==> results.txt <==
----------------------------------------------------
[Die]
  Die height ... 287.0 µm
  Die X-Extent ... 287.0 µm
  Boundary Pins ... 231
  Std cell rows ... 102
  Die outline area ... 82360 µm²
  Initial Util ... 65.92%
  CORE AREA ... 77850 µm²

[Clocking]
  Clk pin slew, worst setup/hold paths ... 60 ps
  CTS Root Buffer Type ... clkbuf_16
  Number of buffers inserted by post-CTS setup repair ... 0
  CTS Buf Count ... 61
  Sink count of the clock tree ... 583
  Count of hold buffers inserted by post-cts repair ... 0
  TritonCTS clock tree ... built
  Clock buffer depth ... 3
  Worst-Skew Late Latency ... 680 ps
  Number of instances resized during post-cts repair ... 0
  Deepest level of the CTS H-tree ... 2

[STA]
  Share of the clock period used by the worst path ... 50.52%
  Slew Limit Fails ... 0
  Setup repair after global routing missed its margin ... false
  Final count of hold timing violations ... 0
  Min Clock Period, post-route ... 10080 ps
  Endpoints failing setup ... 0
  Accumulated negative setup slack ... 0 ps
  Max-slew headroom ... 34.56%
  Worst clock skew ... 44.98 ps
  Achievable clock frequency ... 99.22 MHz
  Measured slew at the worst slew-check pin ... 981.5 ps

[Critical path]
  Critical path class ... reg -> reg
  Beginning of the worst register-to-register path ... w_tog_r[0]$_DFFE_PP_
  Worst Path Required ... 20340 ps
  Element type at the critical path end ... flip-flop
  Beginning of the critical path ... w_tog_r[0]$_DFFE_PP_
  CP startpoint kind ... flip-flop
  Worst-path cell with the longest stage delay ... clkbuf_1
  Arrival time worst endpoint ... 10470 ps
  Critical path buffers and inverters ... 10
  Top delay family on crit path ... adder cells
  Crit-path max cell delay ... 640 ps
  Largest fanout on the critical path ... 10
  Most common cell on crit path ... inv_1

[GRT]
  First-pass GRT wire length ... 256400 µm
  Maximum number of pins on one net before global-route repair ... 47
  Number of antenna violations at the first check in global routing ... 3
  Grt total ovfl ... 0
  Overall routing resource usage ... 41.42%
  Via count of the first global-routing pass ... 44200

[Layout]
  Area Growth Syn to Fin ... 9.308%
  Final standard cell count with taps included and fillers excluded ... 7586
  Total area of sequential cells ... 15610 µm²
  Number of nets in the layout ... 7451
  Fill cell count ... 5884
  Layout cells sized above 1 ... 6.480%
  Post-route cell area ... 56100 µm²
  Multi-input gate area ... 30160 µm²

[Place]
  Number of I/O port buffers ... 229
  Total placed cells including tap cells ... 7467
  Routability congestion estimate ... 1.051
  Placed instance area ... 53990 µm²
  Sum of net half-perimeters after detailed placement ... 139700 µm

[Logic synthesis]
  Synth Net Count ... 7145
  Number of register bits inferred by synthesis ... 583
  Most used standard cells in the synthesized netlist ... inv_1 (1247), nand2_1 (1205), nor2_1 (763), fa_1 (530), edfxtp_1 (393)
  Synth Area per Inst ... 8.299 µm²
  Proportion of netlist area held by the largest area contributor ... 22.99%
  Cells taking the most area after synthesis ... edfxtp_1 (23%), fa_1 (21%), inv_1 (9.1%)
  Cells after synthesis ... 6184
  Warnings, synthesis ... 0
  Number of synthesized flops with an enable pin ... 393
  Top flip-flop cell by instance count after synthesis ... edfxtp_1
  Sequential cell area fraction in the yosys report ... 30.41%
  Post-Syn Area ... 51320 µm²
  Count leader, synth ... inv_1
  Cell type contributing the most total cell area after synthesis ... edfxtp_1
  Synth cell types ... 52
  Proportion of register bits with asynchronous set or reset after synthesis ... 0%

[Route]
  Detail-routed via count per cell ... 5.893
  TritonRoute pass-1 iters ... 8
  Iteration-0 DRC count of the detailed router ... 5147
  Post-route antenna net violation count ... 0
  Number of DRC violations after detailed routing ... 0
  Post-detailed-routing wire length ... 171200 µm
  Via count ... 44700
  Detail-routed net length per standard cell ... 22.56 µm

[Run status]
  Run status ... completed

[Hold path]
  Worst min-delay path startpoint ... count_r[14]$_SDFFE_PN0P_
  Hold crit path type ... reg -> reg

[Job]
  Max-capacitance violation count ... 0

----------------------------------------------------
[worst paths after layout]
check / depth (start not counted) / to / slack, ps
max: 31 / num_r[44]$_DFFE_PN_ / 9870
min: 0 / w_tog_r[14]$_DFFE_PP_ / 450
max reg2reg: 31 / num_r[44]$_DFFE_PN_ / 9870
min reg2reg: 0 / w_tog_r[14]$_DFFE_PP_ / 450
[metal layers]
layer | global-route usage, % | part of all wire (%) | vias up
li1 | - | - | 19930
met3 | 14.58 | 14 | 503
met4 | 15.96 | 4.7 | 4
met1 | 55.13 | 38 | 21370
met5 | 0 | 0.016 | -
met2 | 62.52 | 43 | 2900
# # # # #
In full and word for word, write out the data above.

- [Result of the exercise]
==> results.txt <==
----------------------------------------------------
[Die]
  Die height ... 287.0 µm
  Die X-Extent ... 287.0 µm
  Boundary Pins ... 231
  Std cell rows ... 102
  Die outline area ... 82360 µm²
  Initial Util ... 65.92%
  CORE AREA ... 77850 µm²

[Clocking]
  Clk pin slew, worst setup/hold paths ... 60 ps
  CTS Root Buffer Type ... clkbuf_16
  Number of buffers inserted by post-CTS setup repair ... 0
  CTS Buf Count ... 61
  Sink count of the clock tree ... 583
  Count of hold buffers inserted by post-cts repair ... 0
  TritonCTS clock tree ... built
  Clock buffer depth ... 3
  Worst-Skew Late Latency ... 680 ps
  Number of instances resized during post-cts repair ... 0
  Deepest level of the CTS H-tree ... 2

[STA]
  Share of the clock period used by the worst path ... 50.52%
  Slew Limit Fails ... 0
  Setup repair after global routing missed its margin ... false
  Final count of hold timing violations ... 0
  Min Clock Period, post-route ... 10080 ps
  Endpoints failing setup ... 0
  Accumulated negative setup slack ... 0 ps
  Max-slew headroom ... 34.56%
  Worst clock skew ... 44.98 ps
  Achievable clock frequency ... 99.22 MHz
  Measured slew at the worst slew-check pin ... 981.5 ps

[Critical path]
  Critical path class ... reg -> reg
  Beginning of the worst register-to-register path ... w_tog_r[0]$_DFFE_PP_
  Worst Path Required ... 20340 ps
  Element type at the critical path end ... flip-flop
  Beginning of the critical path ... w_tog_r[0]$_DFFE_PP_
  CP startpoint kind ... flip-flop
  Worst-path cell with the longest stage delay ... clkbuf_1
  Arrival time worst endpoint ... 10470 ps
  Critical path buffers and inverters ... 10
  Top delay family on crit path ... adder cells
  Crit-path max cell delay ... 640 ps
  Largest fanout on the critical path ... 10
  Most common cell on crit path ... inv_1

[GRT]
  First-pass GRT wire length ... 256400 µm
  Maximum number of pins on one net before global-route repair ... 47
  Number of antenna violations at the first check in global routing ... 3
  Grt total ovfl ... 0
  Overall routing resource usage ... 41.42%
  Via count of the first global-routing pass ... 44200

[Layout]
  Area Growth Syn to Fin ... 9.308%
  Final standard cell count with taps included and fillers excluded ... 7586
  Total area of sequential cells ... 15610 µm²
  Number of nets in the layout ... 7451
  Fill cell count ... 5884
  Layout cells sized above 1 ... 6.480%
  Post-route cell area ... 56100 µm²
  Multi-input gate area ... 30160 µm²

[Place]
  Number of I/O port buffers ... 229
  Total placed cells including tap cells ... 7467
  Routability congestion estimate ... 1.051
  Placed instance area ... 53990 µm²
  Sum of net half-perimeters after detailed placement ... 139700 µm

[Logic synthesis]
  Synth Net Count ... 7145
  Number of register bits inferred by synthesis ... 583
  Most used standard cells in the synthesized netlist ... inv_1 (1247), nand2_1 (1205), nor2_1 (763), fa_1 (530), edfxtp_1 (393)
  Synth Area per Inst ... 8.299 µm²
  Proportion of netlist area held by the largest area contributor ... 22.99%
  Cells taking the most area after synthesis ... edfxtp_1 (23%), fa_1 (21%), inv_1 (9.1%)
  Cells after synthesis ... 6184
  Warnings, synthesis ... 0
  Number of synthesized flops with an enable pin ... 393
  Top flip-flop cell by instance count after synthesis ... edfxtp_1
  Sequential cell area fraction in the yosys report ... 30.41%
  Post-Syn Area ... 51320 µm²
  Count leader, synth ... inv_1
  Cell type contributing the most total cell area after synthesis ... edfxtp_1
  Synth cell types ... 52
  Proportion of register bits with asynchronous set or reset after synthesis ... 0%

[Route]
  Detail-routed via count per cell ... 5.893
  TritonRoute pass-1 iters ... 8
  Iteration-0 DRC count of the detailed router ... 5147
  Post-route antenna net violation count ... 0
  Number of DRC violations after detailed routing ... 0
  Post-detailed-routing wire length ... 171200 µm
  Via count ... 44700
  Detail-routed net length per standard cell ... 22.56 µm

[Run status]
  Run status ... completed

[Hold path]
  Worst min-delay path startpoint ... count_r[14]$_SDFFE_PN0P_
  Hold crit path type ... reg -> reg

[Job]
  Max-capacitance violation count ... 0

----------------------------------------------------
[worst paths after layout]
check / depth (start not counted) / to / slack, ps
max: 31 / num_r[44]$_DFFE_PN_ / 9870
min: 0 / w_tog_r[14]$_DFFE_PP_ / 450
max reg2reg: 31 / num_r[44]$_DFFE_PN_ / 9870
min reg2reg: 0 / w_tog_r[14]$_DFFE_PP_ / 450
[metal layers]
layer | global-route usage, % | part of all wire (%) | vias up
li1 | - | - | 19930
met3 | 14.58 | 14 | 503
met4 | 15.96 | 4.7 | 4
met1 | 55.13 | 38 | 21370
met5 | 0 | 0.016 | -
met2 | 62.52 | 43 | 2900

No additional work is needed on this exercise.